Find "Critical-path maximum fanout = 2" and "Largest net degree" in the records below. Copy the lines holding them and every line between, exactly, and no others.

DATA TO USE
..............................

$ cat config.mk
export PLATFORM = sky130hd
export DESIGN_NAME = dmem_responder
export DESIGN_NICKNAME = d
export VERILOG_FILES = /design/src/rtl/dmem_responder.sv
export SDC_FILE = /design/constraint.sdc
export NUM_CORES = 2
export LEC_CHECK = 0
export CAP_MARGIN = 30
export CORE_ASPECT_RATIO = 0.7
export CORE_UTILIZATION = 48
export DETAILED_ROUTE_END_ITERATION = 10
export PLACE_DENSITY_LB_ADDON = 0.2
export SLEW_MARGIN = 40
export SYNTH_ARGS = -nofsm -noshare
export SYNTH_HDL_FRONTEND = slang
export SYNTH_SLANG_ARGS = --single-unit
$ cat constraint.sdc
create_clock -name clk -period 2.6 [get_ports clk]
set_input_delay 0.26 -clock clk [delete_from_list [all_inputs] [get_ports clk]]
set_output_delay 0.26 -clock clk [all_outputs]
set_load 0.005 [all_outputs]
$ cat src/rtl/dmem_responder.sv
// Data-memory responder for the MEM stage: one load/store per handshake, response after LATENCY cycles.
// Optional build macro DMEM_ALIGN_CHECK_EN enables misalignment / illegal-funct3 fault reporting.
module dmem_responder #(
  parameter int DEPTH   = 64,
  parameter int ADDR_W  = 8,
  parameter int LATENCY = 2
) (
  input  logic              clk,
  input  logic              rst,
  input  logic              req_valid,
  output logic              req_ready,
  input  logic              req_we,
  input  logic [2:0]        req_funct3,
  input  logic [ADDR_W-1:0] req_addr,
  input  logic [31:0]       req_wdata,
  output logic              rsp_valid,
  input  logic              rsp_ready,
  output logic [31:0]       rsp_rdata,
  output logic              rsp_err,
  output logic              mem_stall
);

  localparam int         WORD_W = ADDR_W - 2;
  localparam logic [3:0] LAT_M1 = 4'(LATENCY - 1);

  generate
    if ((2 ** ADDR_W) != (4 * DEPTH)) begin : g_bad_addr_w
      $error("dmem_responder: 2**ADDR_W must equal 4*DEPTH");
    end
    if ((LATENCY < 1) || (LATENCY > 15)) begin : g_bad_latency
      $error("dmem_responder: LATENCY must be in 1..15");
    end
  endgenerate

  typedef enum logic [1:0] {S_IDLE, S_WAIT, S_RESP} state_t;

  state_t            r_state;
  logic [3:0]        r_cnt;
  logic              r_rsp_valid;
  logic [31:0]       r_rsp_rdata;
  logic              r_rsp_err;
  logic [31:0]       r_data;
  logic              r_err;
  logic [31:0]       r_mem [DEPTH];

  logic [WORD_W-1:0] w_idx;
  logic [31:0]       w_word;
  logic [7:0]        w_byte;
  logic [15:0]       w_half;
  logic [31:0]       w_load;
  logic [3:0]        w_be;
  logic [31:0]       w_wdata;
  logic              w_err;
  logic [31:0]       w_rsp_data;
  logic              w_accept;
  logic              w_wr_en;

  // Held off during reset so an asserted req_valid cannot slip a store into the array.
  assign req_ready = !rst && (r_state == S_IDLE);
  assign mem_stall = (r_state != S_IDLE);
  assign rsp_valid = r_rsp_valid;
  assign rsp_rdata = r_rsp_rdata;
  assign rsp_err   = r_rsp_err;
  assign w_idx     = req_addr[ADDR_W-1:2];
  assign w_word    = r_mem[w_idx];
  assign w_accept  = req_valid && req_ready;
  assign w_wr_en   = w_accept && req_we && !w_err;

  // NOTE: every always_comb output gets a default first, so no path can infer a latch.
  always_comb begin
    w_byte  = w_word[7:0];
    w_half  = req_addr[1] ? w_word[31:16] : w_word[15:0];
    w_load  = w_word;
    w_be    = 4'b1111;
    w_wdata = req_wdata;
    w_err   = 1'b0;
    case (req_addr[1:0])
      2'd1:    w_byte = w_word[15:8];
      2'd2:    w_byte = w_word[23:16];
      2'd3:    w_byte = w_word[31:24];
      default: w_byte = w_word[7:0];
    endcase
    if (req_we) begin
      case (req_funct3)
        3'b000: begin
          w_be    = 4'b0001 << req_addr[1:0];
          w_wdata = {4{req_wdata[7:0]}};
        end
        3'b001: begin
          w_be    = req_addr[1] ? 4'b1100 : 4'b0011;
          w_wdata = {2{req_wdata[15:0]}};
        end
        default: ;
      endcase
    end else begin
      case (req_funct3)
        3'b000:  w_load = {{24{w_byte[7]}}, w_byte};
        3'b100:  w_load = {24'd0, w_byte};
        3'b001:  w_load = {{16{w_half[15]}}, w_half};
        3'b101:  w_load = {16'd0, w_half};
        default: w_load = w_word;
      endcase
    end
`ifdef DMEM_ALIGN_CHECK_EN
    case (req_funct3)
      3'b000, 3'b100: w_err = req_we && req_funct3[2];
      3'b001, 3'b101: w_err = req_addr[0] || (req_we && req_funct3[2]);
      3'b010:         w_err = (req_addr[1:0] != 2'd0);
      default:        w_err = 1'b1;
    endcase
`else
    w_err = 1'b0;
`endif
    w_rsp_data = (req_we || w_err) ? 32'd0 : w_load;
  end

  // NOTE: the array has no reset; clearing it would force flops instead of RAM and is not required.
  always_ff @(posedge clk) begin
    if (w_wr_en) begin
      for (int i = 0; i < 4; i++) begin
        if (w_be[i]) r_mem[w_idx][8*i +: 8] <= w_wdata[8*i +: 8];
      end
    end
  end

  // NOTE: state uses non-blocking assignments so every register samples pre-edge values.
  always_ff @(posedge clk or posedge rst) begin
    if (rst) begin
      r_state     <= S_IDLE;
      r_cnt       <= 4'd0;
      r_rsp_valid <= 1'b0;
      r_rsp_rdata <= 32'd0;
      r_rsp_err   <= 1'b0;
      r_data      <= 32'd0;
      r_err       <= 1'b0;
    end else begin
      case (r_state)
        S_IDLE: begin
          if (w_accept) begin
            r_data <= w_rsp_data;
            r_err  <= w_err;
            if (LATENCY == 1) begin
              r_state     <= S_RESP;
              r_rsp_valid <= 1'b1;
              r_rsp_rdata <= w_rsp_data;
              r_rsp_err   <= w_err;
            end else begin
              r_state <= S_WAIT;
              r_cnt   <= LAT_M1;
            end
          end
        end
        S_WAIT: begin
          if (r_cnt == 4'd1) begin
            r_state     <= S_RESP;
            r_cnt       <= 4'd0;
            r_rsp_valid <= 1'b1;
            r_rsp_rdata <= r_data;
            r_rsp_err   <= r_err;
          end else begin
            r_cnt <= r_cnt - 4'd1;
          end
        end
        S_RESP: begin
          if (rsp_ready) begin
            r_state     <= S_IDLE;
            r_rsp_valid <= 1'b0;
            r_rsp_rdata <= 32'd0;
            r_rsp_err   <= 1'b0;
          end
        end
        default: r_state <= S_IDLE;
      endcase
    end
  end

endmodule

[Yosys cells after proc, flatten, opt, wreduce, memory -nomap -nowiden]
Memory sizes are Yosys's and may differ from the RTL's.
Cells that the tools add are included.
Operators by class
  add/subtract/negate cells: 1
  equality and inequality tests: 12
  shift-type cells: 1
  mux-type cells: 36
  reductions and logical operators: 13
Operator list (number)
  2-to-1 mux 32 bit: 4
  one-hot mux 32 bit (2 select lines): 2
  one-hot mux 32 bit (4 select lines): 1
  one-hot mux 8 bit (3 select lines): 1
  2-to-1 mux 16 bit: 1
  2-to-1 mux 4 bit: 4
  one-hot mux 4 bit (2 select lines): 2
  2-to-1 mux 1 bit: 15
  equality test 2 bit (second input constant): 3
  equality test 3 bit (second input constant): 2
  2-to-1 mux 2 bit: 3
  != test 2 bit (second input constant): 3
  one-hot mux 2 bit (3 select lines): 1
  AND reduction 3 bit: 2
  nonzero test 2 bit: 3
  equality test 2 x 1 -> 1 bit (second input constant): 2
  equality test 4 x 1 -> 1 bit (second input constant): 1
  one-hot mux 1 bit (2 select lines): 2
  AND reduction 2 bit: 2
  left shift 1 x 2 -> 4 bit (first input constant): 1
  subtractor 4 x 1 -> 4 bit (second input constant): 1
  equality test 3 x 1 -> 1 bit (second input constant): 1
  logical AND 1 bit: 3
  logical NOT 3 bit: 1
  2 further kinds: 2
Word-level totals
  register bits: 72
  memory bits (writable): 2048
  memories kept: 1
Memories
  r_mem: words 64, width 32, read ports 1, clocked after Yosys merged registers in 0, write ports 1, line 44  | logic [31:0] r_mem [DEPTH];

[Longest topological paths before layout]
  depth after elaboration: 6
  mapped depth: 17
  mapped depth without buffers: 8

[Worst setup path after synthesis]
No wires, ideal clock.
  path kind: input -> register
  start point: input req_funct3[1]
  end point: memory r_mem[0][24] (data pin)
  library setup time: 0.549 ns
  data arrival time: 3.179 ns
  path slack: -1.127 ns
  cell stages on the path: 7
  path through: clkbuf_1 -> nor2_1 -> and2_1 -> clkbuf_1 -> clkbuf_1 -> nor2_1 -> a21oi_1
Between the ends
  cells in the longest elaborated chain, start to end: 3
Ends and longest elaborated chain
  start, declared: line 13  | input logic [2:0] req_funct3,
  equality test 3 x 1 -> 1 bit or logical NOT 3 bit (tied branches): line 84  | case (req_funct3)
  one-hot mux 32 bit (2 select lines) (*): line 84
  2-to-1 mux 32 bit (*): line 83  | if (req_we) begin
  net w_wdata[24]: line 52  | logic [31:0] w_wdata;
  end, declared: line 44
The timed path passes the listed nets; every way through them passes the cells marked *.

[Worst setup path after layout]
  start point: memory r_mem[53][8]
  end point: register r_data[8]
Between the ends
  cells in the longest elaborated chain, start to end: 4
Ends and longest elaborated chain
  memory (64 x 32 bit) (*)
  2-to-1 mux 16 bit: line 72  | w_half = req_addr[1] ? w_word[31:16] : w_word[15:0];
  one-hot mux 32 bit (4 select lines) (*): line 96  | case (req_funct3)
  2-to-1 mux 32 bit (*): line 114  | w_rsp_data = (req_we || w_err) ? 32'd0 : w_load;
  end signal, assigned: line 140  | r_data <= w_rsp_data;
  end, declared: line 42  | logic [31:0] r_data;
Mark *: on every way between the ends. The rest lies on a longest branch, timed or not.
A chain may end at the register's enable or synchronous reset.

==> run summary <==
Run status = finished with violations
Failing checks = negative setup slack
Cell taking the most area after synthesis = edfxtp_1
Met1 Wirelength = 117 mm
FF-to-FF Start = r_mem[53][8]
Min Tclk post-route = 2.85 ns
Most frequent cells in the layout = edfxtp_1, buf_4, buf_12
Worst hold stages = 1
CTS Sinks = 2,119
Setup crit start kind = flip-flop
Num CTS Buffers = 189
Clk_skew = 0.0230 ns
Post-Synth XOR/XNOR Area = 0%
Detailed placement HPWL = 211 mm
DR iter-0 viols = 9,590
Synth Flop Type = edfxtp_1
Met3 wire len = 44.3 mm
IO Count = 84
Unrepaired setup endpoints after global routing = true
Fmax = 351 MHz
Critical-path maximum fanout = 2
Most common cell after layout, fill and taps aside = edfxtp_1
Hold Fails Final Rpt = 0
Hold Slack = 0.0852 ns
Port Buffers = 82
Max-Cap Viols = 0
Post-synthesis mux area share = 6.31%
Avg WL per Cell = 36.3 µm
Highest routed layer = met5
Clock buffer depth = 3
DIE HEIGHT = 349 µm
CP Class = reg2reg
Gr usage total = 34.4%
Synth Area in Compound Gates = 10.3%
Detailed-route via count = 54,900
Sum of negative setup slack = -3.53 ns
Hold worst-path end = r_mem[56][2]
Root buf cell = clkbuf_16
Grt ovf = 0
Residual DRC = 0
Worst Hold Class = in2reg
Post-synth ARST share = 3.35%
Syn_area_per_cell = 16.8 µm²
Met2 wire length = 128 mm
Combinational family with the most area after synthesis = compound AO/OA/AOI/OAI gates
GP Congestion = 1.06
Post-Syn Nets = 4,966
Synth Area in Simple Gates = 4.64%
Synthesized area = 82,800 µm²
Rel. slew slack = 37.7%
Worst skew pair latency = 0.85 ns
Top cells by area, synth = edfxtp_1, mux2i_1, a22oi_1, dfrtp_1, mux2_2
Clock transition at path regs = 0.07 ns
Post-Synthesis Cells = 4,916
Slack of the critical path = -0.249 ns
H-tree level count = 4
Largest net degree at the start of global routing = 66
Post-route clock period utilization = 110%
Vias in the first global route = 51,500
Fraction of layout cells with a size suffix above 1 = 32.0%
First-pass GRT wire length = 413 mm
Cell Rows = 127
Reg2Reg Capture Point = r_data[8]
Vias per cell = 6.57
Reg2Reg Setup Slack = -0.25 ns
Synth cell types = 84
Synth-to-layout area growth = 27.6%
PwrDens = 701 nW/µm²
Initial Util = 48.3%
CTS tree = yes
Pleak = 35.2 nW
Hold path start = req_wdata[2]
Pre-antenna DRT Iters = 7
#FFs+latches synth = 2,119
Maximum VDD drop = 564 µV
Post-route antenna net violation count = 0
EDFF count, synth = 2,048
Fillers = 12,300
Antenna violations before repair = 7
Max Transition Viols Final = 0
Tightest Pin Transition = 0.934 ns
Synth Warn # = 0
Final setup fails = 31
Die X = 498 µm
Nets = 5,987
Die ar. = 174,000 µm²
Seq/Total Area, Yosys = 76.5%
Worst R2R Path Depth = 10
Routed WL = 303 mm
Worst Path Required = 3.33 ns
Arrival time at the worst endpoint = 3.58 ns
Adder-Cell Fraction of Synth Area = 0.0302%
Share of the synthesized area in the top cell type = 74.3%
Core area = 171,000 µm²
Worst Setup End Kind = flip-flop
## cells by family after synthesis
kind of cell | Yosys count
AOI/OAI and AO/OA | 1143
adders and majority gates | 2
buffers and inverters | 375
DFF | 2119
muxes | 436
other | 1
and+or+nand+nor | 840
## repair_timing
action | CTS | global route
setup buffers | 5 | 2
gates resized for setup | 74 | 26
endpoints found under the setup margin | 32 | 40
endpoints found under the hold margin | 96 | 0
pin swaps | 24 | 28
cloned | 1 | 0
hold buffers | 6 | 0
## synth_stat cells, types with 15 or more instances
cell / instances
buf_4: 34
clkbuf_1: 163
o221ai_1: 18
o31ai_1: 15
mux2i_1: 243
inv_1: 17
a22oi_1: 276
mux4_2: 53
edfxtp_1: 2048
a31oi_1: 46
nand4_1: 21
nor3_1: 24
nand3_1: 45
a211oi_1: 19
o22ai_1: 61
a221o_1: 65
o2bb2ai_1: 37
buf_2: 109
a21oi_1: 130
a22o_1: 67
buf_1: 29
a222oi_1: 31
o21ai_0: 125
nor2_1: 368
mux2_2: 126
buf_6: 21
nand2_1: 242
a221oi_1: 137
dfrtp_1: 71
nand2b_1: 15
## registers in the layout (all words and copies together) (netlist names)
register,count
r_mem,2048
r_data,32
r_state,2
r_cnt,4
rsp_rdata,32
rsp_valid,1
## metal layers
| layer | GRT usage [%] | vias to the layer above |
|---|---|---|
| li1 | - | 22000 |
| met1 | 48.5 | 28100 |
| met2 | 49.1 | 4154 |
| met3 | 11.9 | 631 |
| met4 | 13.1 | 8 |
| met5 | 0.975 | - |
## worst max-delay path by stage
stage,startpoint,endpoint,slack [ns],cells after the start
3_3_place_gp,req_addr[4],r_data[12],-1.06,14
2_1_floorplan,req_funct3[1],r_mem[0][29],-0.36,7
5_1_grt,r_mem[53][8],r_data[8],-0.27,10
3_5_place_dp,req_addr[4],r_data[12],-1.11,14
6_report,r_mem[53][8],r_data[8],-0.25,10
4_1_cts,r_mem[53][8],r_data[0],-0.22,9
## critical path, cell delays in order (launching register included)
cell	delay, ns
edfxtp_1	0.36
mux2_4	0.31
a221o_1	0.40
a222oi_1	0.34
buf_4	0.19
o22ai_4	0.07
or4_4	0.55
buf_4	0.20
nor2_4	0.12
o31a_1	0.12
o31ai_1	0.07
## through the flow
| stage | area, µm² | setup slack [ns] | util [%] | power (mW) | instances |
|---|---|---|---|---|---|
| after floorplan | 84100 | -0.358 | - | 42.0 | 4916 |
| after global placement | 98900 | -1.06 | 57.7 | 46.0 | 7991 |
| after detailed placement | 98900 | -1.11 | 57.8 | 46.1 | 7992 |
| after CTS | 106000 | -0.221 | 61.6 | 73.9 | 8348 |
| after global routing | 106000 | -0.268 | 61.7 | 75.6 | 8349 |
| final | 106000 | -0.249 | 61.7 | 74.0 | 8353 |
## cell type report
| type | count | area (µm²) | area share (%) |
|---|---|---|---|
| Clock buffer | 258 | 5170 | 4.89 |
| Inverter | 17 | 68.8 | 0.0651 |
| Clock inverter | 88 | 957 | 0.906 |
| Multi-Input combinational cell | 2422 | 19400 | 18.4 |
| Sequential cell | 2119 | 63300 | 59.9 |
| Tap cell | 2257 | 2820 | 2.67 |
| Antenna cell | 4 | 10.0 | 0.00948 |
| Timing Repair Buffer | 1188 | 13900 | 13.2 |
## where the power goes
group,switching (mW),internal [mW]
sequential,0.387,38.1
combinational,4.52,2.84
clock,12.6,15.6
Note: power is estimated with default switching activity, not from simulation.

..............................

RESULT FOR THIS EXERCISE
Critical-path maximum fanout = 2
Most common cell after layout, fill and taps aside = edfxtp_1
Hold Fails Final Rpt = 0
Hold Slack = 0.0852 ns
Port Buffers = 82
Max-Cap Viols = 0
Post-synthesis mux area share = 6.31%
Avg WL per Cell = 36.3 µm
Highest routed layer = met5
Clock buffer depth = 3
DIE HEIGHT = 349 µm
CP Class = reg2reg
Gr usage total = 34.4%
Synth Area in Compound Gates = 10.3%
Detailed-route via count = 54,900
Sum of negative setup slack = -3.53 ns
Hold worst-path end = r_mem[56][2]
Root buf cell = clkbuf_16
Grt ovf = 0
Residual DRC = 0
Worst Hold Class = in2reg
Post-synth ARST share = 3.35%
Syn_area_per_cell = 16.8 µm²
Met2 wire length = 128 mm
Combinational family with the most area after synthesis = compound AO/OA/AOI/OAI gates
GP Congestion = 1.06
Post-Syn Nets = 4,966
Synth Area in Simple Gates = 4.64%
Synthesized area = 82,800 µm²
Rel. slew slack = 37.7%
Worst skew pair latency = 0.85 ns
Top cells by area, synth = edfxtp_1, mux2i_1, a22oi_1, dfrtp_1, mux2_2
Clock transition at path regs = 0.07 ns
Post-Synthesis Cells = 4,916
Slack of the critical path = -0.249 ns
H-tree level count = 4
Largest net degree at the start of global routing = 66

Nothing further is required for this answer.